The National Assembly had last year amended the Income Tax Act (ITA) to give the KRA powers to collect minimum tax starting January 2021. Parliament introduced the minimum tax at the rate of one percent of the gross turnover, with businesses expected to pay the tax to the KRA once every quarter.
The minimum tax is based on gross turnover and not gains or profits, and all businesses, even those in a loss-making position, are required to pay.
The government hoped to use the minimum tax strategy to ensure companies that had over the years reported losses as a tax-avoidance ploy to also contribute to the exchequer. Industry lobbies, including Kitengela Bar Owners Association (KBOA), the Kenya Association of Manufacturers (KAM), the Retail Trade Association of Kenya (Retrak) and the Kenya Flower Council, petitioned the court to block it.
The petitioners partly anchored their argument on a move by the Treasury to exempt some companies from paying the tax, including the national carrier Kenya Airways Plc, whose business was hit by pandemic-related lockdowns. Businesses whose pricing is controlled by the government, such as fuel marketers and Kenya Power, were also exempted.
Justice Odunga in his judgment yesterday concurred with the petitioners, saying if implemented the scheme risked hurting businesses through double taxation.

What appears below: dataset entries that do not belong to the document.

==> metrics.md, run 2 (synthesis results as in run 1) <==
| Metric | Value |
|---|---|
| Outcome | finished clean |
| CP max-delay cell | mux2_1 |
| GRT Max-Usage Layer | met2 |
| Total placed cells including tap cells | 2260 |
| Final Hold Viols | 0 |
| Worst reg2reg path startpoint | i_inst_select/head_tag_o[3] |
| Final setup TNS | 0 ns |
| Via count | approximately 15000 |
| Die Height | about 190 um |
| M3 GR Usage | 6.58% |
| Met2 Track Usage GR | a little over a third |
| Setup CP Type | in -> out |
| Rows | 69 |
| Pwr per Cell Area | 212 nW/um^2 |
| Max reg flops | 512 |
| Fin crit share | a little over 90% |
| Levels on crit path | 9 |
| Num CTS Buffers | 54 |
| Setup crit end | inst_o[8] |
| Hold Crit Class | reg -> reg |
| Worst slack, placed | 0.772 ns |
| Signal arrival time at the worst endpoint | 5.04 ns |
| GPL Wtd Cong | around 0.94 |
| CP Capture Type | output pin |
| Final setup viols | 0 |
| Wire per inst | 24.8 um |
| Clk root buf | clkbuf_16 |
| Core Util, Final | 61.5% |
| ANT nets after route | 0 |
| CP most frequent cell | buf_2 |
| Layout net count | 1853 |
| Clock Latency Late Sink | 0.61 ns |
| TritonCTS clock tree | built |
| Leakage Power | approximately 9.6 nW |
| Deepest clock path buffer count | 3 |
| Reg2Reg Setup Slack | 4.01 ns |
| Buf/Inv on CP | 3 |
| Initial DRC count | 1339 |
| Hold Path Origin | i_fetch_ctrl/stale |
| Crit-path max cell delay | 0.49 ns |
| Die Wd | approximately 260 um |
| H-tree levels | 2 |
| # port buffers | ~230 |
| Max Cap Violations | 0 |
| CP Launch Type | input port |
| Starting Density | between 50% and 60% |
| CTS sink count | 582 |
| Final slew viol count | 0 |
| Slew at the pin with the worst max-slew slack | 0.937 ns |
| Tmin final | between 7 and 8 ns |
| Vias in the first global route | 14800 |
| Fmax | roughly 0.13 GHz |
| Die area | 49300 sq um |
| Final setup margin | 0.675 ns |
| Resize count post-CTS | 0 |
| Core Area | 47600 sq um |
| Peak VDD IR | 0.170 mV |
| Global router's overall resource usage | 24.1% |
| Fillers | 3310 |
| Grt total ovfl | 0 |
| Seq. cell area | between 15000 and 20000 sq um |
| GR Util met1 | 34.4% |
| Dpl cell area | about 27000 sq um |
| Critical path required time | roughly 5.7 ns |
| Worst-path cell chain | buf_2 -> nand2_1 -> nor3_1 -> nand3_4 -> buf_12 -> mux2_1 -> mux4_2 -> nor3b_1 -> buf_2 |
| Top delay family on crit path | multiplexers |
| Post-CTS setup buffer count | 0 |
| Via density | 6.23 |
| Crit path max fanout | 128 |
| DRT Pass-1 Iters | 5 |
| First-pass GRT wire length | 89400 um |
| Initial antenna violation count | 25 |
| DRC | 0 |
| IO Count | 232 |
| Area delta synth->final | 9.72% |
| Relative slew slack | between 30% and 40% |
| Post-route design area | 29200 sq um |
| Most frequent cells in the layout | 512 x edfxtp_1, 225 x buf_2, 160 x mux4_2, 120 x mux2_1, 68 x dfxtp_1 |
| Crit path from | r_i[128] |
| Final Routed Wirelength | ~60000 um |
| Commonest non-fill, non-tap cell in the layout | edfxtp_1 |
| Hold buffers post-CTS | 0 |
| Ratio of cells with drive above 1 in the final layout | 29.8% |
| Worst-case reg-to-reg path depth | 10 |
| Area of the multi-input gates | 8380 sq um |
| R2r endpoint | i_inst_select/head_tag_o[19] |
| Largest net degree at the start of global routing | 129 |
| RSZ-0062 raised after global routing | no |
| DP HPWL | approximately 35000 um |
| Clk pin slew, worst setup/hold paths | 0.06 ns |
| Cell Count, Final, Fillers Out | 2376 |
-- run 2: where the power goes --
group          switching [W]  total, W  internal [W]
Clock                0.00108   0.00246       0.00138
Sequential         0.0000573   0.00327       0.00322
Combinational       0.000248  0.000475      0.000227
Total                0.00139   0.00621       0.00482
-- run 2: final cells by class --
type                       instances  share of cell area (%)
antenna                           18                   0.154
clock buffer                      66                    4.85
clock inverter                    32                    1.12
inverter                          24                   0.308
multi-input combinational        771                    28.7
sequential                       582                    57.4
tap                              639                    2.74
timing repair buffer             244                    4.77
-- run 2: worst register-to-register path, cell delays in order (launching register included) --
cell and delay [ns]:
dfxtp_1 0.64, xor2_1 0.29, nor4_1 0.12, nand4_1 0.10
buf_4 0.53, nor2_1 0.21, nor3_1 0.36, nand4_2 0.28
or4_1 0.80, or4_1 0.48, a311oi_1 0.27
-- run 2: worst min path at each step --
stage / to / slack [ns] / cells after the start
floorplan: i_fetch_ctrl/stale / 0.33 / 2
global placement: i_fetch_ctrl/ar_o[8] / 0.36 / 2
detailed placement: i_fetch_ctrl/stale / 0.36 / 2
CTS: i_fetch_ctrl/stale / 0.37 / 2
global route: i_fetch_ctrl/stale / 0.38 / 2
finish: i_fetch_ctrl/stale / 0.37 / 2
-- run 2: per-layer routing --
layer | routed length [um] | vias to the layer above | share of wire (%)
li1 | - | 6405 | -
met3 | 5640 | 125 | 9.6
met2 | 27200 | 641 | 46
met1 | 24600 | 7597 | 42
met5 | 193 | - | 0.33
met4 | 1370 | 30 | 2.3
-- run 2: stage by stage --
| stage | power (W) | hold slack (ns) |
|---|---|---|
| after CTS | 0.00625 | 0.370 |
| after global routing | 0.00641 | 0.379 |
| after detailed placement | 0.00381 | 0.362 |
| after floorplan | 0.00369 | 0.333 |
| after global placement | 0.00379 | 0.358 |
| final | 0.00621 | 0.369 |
<file path="src/verilog/board_pkg.sv">
`default_nettype none

package board_pkg;

    // ------------------------------------------------------------------
    // Widths

    typedef logic [7:0] seg_byte_t;   // Segments of one digit, or a bus byte
    typedef logic [7:0] key_vec_t;    // Key 0 at bit 0
    typedef logic [7:0] led_vec_t;    // One bit per LED
    typedef logic [2:0] digit_idx_t;  // Digit 0 to 7
    typedef logic [4:0] byte_idx_t;   // Byte within a frame phase

    // ------------------------------------------------------------------
    // TM1638 command bytes

    localparam seg_byte_t CMD_WRITE_AUTO = 8'h40;  // Data write with auto increment
    localparam seg_byte_t CMD_ADDR0      = 8'hC0;  // Display address 0
    localparam seg_byte_t CMD_DISPLAY_ON = 8'h8F;  // Display on at full brightness
    localparam seg_byte_t CMD_READ_KEYS  = 8'h42;  // Key scan read

    localparam int N_DISPLAY_BYTES = 16;
    localparam int N_KEY_BYTES     = 4;

    // ------------------------------------------------------------------
    // Bus timing in clk cycles

    localparam int HALF_BIT_CYCLES  = 25;  // 1 MHz serial clock from 50 MHz
    localparam int GAP_CYCLES       = 50;  // Strobe high between groups
    localparam int READ_TURN_CYCLES = 50;  // Read command to first read clock

    localparam int HALF_CNT_W = $clog2(HALF_BIT_CYCLES);
    localparam int WAIT_CNT_W = $clog2(GAP_CYCLES > READ_TURN_CYCLES ?
                                       GAP_CYCLES : READ_TURN_CYCLES);

    typedef logic [HALF_CNT_W-1:0] half_cnt_t;
    typedef logic [WAIT_CNT_W-1:0] wait_cnt_t;

    typedef enum logic [3:0] {
        S_IDLE,
        S_CMD_WRITE,
        S_GAP1,
        S_ADDR,
        S_DATA,
        S_GAP2,
        S_CMD_ON,
        S_GAP3,
        S_CMD_READ,
        S_READ,
        S_GAP4
    } seq_state_t;

endpackage

`default_nettype wire

</file>
<file path="src/verilog/tm1638_bus_if.sv">
`timescale 1ns/1ps
`default_nettype none

interface tm1638_bus_if;

    import board_pkg::*;

    logic      start;    // One-cycle request for a byte
    logic      rx_mode;  // Read the byte instead of sending it
    seg_byte_t tx_byte;  // Taken on start
    logic      done;     // Byte finished
    seg_byte_t rx_byte;  // Valid with done

    modport seq (
        output start,
        output rx_mode,
        output tx_byte,
        input  done
    );

    modport shf (
        input  start,
        input  rx_mode,
        input  tx_byte,
        output done,
        output rx_byte
    );

endinterface

`default_nettype wire

</file>
<file path="src/verilog/tm1638_bit_timer.sv">
`timescale 1ns/1ps
`default_nettype none

module tm1638_bit_timer (
    input  logic clk,
    input  logic rst_n_i,
    input  logic run_i,
    output logic tick_o
);

    import board_pkg::*;

    localparam half_cnt_t RELOAD = half_cnt_t'(HALF_BIT_CYCLES - 1);

    half_cnt_t cnt;

    always_ff @(posedge clk or negedge rst_n_i) begin
        if (!rst_n_i) begin
            cnt <= RELOAD;
        end else if (!run_i) begin
            cnt <= RELOAD;                // First tick a full half bit later
        end else if (cnt == '0) begin
            cnt <= RELOAD;
        end else begin
            cnt <= cnt - 1'b1;
        end
    end

    assign tick_o = run_i && (cnt == '0);

endmodule

`default_nettype wire

</file>
<file path="src/verilog/tm1638_sequencer.sv">
`timescale 1ns/1ps
`default_nettype none

module tm1638_sequencer (
    input  logic                 clk,
    input  logic                 rst_n_i,
    tm1638_bus_if.seq            bus,
    input  board_pkg::seg_byte_t tx_data_i,
    output logic                 snap_o,
    output board_pkg::byte_idx_t byte_idx_o,
    output logic                 phase_is_data_o,
    output logic                 key_wr_o,
    output logic                 frame_done_o,
    output logic                 sio_stb_o
);

    import board_pkg::*;

    seq_state_t state;
    byte_idx_t  byte_cnt;
    wait_cnt_t  wait_cnt;
    logic       issued;     // Byte handed to the shifter until done
    logic       start_q;
    logic       stb_q;
    logic       rx_mode_q;

    logic xfer_state;
    logic gap_state;
    logic gap_end;
    logic turn_wait;
    logic launch;

    // ------------------------------------------------------------------
    // Decode

    assign xfer_state = (state == S_CMD_WRITE) || (state == S_ADDR) ||
                        (state == S_DATA) || (state == S_CMD_ON) ||
                        (state == S_CMD_READ) || (state == S_READ);

    assign gap_state  = (state == S_GAP1) || (state == S_GAP2) ||
                        (state == S_GAP3) || (state == S_GAP4);

    assign gap_end    = (wait_cnt == wait_cnt_t'(GAP_CYCLES - 2));

    // Bus turnaround before the first key byte
    assign turn_wait  = (state == S_READ) && (byte_cnt == '0) &&
                        (wait_cnt != wait_cnt_t'(READ_TURN_CYCLES - 2));

    assign launch     = xfer_state && !issued && !bus.done && !turn_wait;

    always_comb begin
        case (state)
            S_CMD_WRITE: bus.tx_byte = CMD_WRITE_AUTO;
            S_ADDR:      bus.tx_byte = CMD_ADDR0;
            S_DATA:      bus.tx_byte = tx_data_i;
            S_CMD_ON:    bus.tx_byte = CMD_DISPLAY_ON;
            S_CMD_READ:  bus.tx_byte = CMD_READ_KEYS;
            default:     bus.tx_byte = 8'hFF;   // Read bytes with the line released
        endcase
    end

    // ------------------------------------------------------------------
    // Frame state machine

    always_ff @(posedge clk or negedge rst_n_i) begin
        if (!rst_n_i) begin
            state     <= S_IDLE;
            byte_cnt  <= '0;
            wait_cnt  <= '0;
            issued    <= 1'b0;
            start_q   <= 1'b0;
            stb_q     <= 1'b1;
            rx_mode_q <= 1'b1;                  // Keeps the data pin released
        end else begin
            start_q <= 1'b0;
            if (launch) begin
                start_q <= 1'b1;
                issued  <= 1'b1;
                stb_q   <= 1'b0;                // One cycle ahead of the clock
            end
            if (gap_state || turn_wait) begin
                wait_cnt <= wait_cnt + 1'b1;
            end
            if (bus.done) begin
                issued   <= 1'b0;
                wait_cnt <= '0;
            end

            case (state)
                S_IDLE: begin
                    rx_mode_q <= 1'b0;
                    state     <= S_CMD_WRITE;
                end
                S_CMD_WRITE: begin
                    if (bus.done) begin
                        stb_q <= 1'b1;
                        state <= S_GAP1;
                    end
                end
                S_GAP1: begin
                    if (gap_end) begin
                        wait_cnt <= '0;
                        state    <= S_ADDR;
                    end
                end
                S_ADDR: begin
                    if (bus.done) begin
                        state <= S_DATA;        // Same strobe group
                    end
                end
                S_DATA: begin
                    if (bus.done) begin
                        if (byte_cnt == byte_idx_t'(N_DISPLAY_BYTES - 1)) begin
                            byte_cnt <= '0;
                            stb_q    <= 1'b1;
                            state    <= S_GAP2;
                        end else begin
                            byte_cnt <= byte_cnt + 1'b1;
                        end
                    end
                end
                S_GAP2: begin
                    if (gap_end) begin
                        wait_cnt <= '0;
                        state    <= S_CMD_ON;
                    end
                end
                S_CMD_ON: begin
                    if (bus.done) begin
                        stb_q <= 1'b1;
                        state <= S_GAP3;
                    end
                end
                S_GAP3: begin
                    if (gap_end) begin
                        wait_cnt <= '0;
                        state    <= S_CMD_READ;
                    end
                end
                S_CMD_READ: begin
                    if (bus.done) begin
                        rx_mode_q <= 1'b1;
                        state     <= S_READ;
                    end
                end
                S_READ: begin
                    if (bus.done) begin
                        if (byte_cnt == byte_idx_t'(N_KEY_BYTES - 1)) begin
                            byte_cnt <= '0;
                            stb_q    <= 1'b1;
                            state    <= S_GAP4;
                        end else begin
                            byte_cnt <= byte_cnt + 1'b1;
                        end
                    end
                end
                S_GAP4: begin
                    if (gap_end) begin
                        wait_cnt <= '0;
                        state    <= S_IDLE;
                    end
                end
                default: state <= S_IDLE;
            endcase
        end
    end

    assign bus.start       = start_q;
    assign bus.rx_mode     = rx_mode_q;
    assign sio_stb_o       = stb_q;
    assign byte_idx_o      = byte_cnt;
    assign snap_o          = (state == S_IDLE);
    assign phase_is_data_o = (state == S_DATA);
    assign key_wr_o        = (state == S_READ) && bus.done;
    assign frame_done_o    = (state == S_GAP4) && gap_end;

endmodule

`default_nettype wire

</file>
<file path="src/verilog/tm1638_shifter.sv">
`timescale 1ns/1ps
`default_nettype none

module tm1638_shifter (
    input  logic      clk,
    input  logic      rst_n_i,
    tm1638_bus_if.shf bus,
    input  logic      tick_i,
    output logic      run_o,
    output logic      sio_clk_o,
    output logic      sio_data_o,
    output logic      sio_data_oe_o,
    input  logic      sio_data_i
);

    import board_pkg::*;

    seg_byte_t  shreg;
    logic [3:0] edge_cnt;   // Half bits since start
    logic       busy;
    logic       sclk;
    logic       data_q;
    logic       done_q;

    logic       last_half;
    logic       rising;
    logic       falling;

    assign last_half = (edge_cnt == 4'd15);
    assign rising    = busy && tick_i && !last_half && !sclk;
    assign falling   = busy && tick_i && !last_half && sclk;

    // ------------------------------------------------------------------
    // Serial clock and control

    always_ff @(posedge clk or negedge rst_n_i) begin
        if (!rst_n_i) begin
            busy     <= 1'b0;
            sclk     <= 1'b1;
            edge_cnt <= '0;
            data_q   <= 1'b1;
            done_q   <= 1'b0;
        end else begin
            done_q <= 1'b0;
            if (!busy) begin
                if (bus.start) begin
                    busy     <= 1'b1;
                    sclk     <= 1'b0;           // First falling edge
                    edge_cnt <= '0;
                    data_q   <= bus.tx_byte[0];
                end
            end else if (tick_i) begin
                edge_cnt <= edge_cnt + 1'b1;
                if (last_half) begin
                    busy   <= 1'b0;             // Clock stays high
                    done_q <= 1'b1;
                end else begin
                    sclk <= ~sclk;
                end
                if (falling && !bus.rx_mode) begin
                    data_q <= shreg[0];
                end
            end
        end
    end

    // LSB first in both directions
    always_ff @(posedge clk) begin
        if (!busy && bus.start) begin
            shreg <= {1'b0, bus.tx_byte[7:1]};
        end else if (falling && !bus.rx_mode) begin
            shreg <= {1'b0, shreg[7:1]};
        end else if (rising && bus.rx_mode) begin
            shreg <= {sio_data_i, shreg[7:1]};
        end
    end

    assign run_o         = busy;
    assign sio_clk_o     = sclk;
    assign sio_data_o    = data_q;
    assign sio_data_oe_o = ~bus.rx_mode;
    assign bus.done      = done_q;
    assign bus.rx_byte   = shreg;

endmodule

`default_nettype wire

</file>
<file path="src/verilog/tm1638_frame_data.sv">
`timescale 1ns/1ps
`default_nettype none

module tm1638_frame_data (
    input  logic                 clk,
    input  logic                 rst_n_i,
    input  board_pkg::seg_byte_t abcdefgh_i [8],
    input  board_pkg::led_vec_t  led_i,
    input  logic                 snap_i,
    input  board_pkg::byte_idx_t byte_idx_i,
    input  logic                 phase_is_data_i,
    output board_pkg::seg_byte_t tx_data_o,
    input  board_pkg::seg_byte_t rx_byte_i,
    input  logic                 key_wr_i,
    input  logic                 frame_done_i,
    output board_pkg::key_vec_t  key_o,
    output logic                 key_valid_o
);

    import board_pkg::*;

    seg_byte_t  seg_q [8];
    led_vec_t   led_q;
    key_vec_t   key_work;
    digit_idx_t digit;
    logic [1:0] key_byte;

    // abcdefgh in, hgfedcba out
    function automatic seg_byte_t reverse_bits(input seg_byte_t v);
        seg_byte_t r;
        for (int i = 0; i < 8; i++) begin
            r[i] = v[7 - i];
        end
        return r;
    endfunction

    // ------------------------------------------------------------------
    // Display side

    always_ff @(posedge clk) begin
        if (snap_i) begin
            seg_q <= abcdefgh_i;
            led_q <= led_i;
        end
    end

    assign digit = byte_idx_i[3:1];

    always_comb begin
        if (!phase_is_data_i) begin
            tx_data_o = '0;
        end else if (byte_idx_i[0]) begin
            tx_data_o = {7'b0, led_q[digit]};   // LED in bit 0
        end else begin
            tx_data_o = reverse_bits(seg_q[digit]);
        end
    end

    // ------------------------------------------------------------------
    // Key side

    assign key_byte = byte_idx_i[1:0];

    always_ff @(posedge clk) begin
        if (key_wr_i) begin
            key_work[{1'b0, key_byte}] <= rx_byte_i[0];
            key_work[{1'b1, key_byte}] <= rx_byte_i[4];
        end
    end

    always_ff @(posedge clk or negedge rst_n_i) begin
        if (!rst_n_i) begin
            key_o       <= '0;
            key_valid_o <= 1'b0;
        end else begin
            key_valid_o <= frame_done_i;
            if (frame_done_i) begin
                key_o <= key_work;              // Published once per frame
            end
        end
    end

endmodule

`default_nettype wire

</file>
<file path="src/verilog/board_top.sv">
`timescale 1ns/1ps
`default_nettype none

module board_top (
    input  logic                 clk,
    input  logic                 rst_n_i,
    input  board_pkg::seg_byte_t abcdefgh_i [8],
    input  board_pkg::led_vec_t  led_i,
    output board_pkg::key_vec_t  key_o,
    output logic                 key_valid_o,
    output logic                 sio_stb_o,
    output logic                 sio_clk_o,
    output logic                 sio_data_o,
    output logic                 sio_data_oe_o,
    input  logic                 sio_data_i
);

    import board_pkg::*;

    seg_byte_t tx_data;
    byte_idx_t byte_idx;
    logic      snap;
    logic      phase_is_data;
    logic      key_wr;
    logic      frame_done;
    logic      run;
    logic      tick;

    tm1638_bus_if bus_if ();

    // ------------------------------------------------------------------
    // Frame control

    tm1638_sequencer sequencer_inst (
        .clk             ( clk           ),
        .rst_n_i         ( rst_n_i       ),
        .bus             ( bus_if.seq    ),
        .tx_data_i       ( tx_data       ),
        .snap_o          ( snap          ),
        .byte_idx_o      ( byte_idx      ),
        .phase_is_data_o ( phase_is_data ),
        .key_wr_o        ( key_wr        ),
        .frame_done_o    ( frame_done    ),
        .sio_stb_o       ( sio_stb_o     )
    );

    tm1638_frame_data frame_data_inst (
        .clk             ( clk            ),
        .rst_n_i         ( rst_n_i        ),
        .abcdefgh_i      ( abcdefgh_i     ),
        .led_i           ( led_i          ),
        .snap_i          ( snap           ),
        .byte_idx_i      ( byte_idx       ),
        .phase_is_data_i ( phase_is_data  ),
        .tx_data_o       ( tx_data        ),
        .rx_byte_i       ( bus_if.rx_byte ),
        .key_wr_i        ( key_wr         ),
        .frame_done_i    ( frame_done     ),
        .key_o           ( key_o          ),
        .key_valid_o     ( key_valid_o    )
    );

    // ------------------------------------------------------------------
    // Serial link

    tm1638_shifter shifter_inst (
        .clk           ( clk           ),
        .rst_n_i       ( rst_n_i       ),
        .bus           ( bus_if.shf    ),
        .tick_i        ( tick          ),
        .run_o         ( run           ),
        .sio_clk_o     ( sio_clk_o     ),
        .sio_data_o    ( sio_data_o    ),
        .sio_data_oe_o ( sio_data_oe_o ),
        .sio_data_i    ( sio_data_i    )
    );

    tm1638_bit_timer bit_timer_inst (
        .clk     ( clk     ),
        .rst_n_i ( rst_n_i ),
        .run_i   ( run     ),
        .tick_o  ( tick    )
    );

endmodule

`default_nettype wire

</file>
--- src/logic/conv_pe_pkg.sv ---
package conv_pe_pkg;

    ////////////////////////////////////////////////////////////////////////////
    // widths
    ////////////////////////////////////////////////////////////////////////////

    // ifmap and weight values, signed
    localparam int DATA_W  = 16;
    // psum and accumulator, signed, wraps modulo 2^32
    localparam int PSUM_W  = 32;
    // columns sharing the bus
    localparam int NUM_COL = 4;
    // weight buffer depth and largest kernel
    localparam int MAX_K   = 16;

    // derived widths
    localparam int TAG_W   = $clog2(NUM_COL);
    localparam int KSIZE_W = $clog2(MAX_K + 1);
    localparam int WIDX_W  = $clog2(MAX_K);

    ////////////////////////////////////////////////////////////////////////////
    // vector types
    ////////////////////////////////////////////////////////////////////////////

    typedef logic [DATA_W-1:0]  data_t;
    typedef logic [PSUM_W-1:0]  psum_t;
    typedef logic [TAG_W-1:0]   tag_t;
    // legal range 1 to 16
    typedef logic [KSIZE_W-1:0] ksize_t;
    typedef logic [WIDX_W-1:0]  widx_t;

    // one bus beat as broadcast to the column
    typedef struct packed {
        tag_t  id;
        data_t ifmap;
        psum_t psum;
    } cast_beat_t;

    // operand handed to the mac pe
    typedef struct packed {
        data_t ifmap;
        data_t weight;
        psum_t psum;
        logic  first;
        logic  last;
    } pe_op_t;

    // weight buffer control
    typedef enum logic [1:0] {
        WB_IDLE,
        WB_LOAD,
        WB_READY
    } wbuf_state_t;

endpackage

“Under that section (12D of ITA), if a company in a tax loss position becomes profitable in the course of its financial year, having already paid the minimum tax during the loss-making period of the company’s financial year, it will now be required to pay corporation income tax,” the judge said.
“However, the minimum tax paid during the loss-making period of the company’s financial year will neither be a tax-deductible expense nor a tax credit in computing the taxable income. In that event the company shall have been subjected to double taxation.”
The KRA, however, faulted the judge’s decision and vowed to seek a review in the appellate court.
“The Kenya Revenue Authority respectfully disagrees with the findings of the court and will prefer an appeal to the Court of Appeal to challenge this finding. This is to ensure that KRA continues to review and improve on tax policies in order to reduce the tax burden while ensuring that every citizen contributes their fair share of tax” KRA’s Commissioner for Legal Services and Board Coordination, Paul Matuku, said in a statement.
But KAM, the manufacturers lobby, welcomed Justice Odunga’s decision, arguing that several businesses that would have faced collapse can now dream of recovery.
“It (Justice Odunga’s decision) not only ensures that many businesses remain open and productive but also provides space for businesses to bounce back and generate the much-needed revenue to support our country. Being a turnover-based tax means that the minimum tax is not based on the affluence of a business, usually measured by the bottom line,” Mucai Kunyiha, the KAM chairperson, said.
“Therefore the businesses that would have been affected by the minimum tax are the low-margin businesses such as those dealing in fast-moving consumer goods.”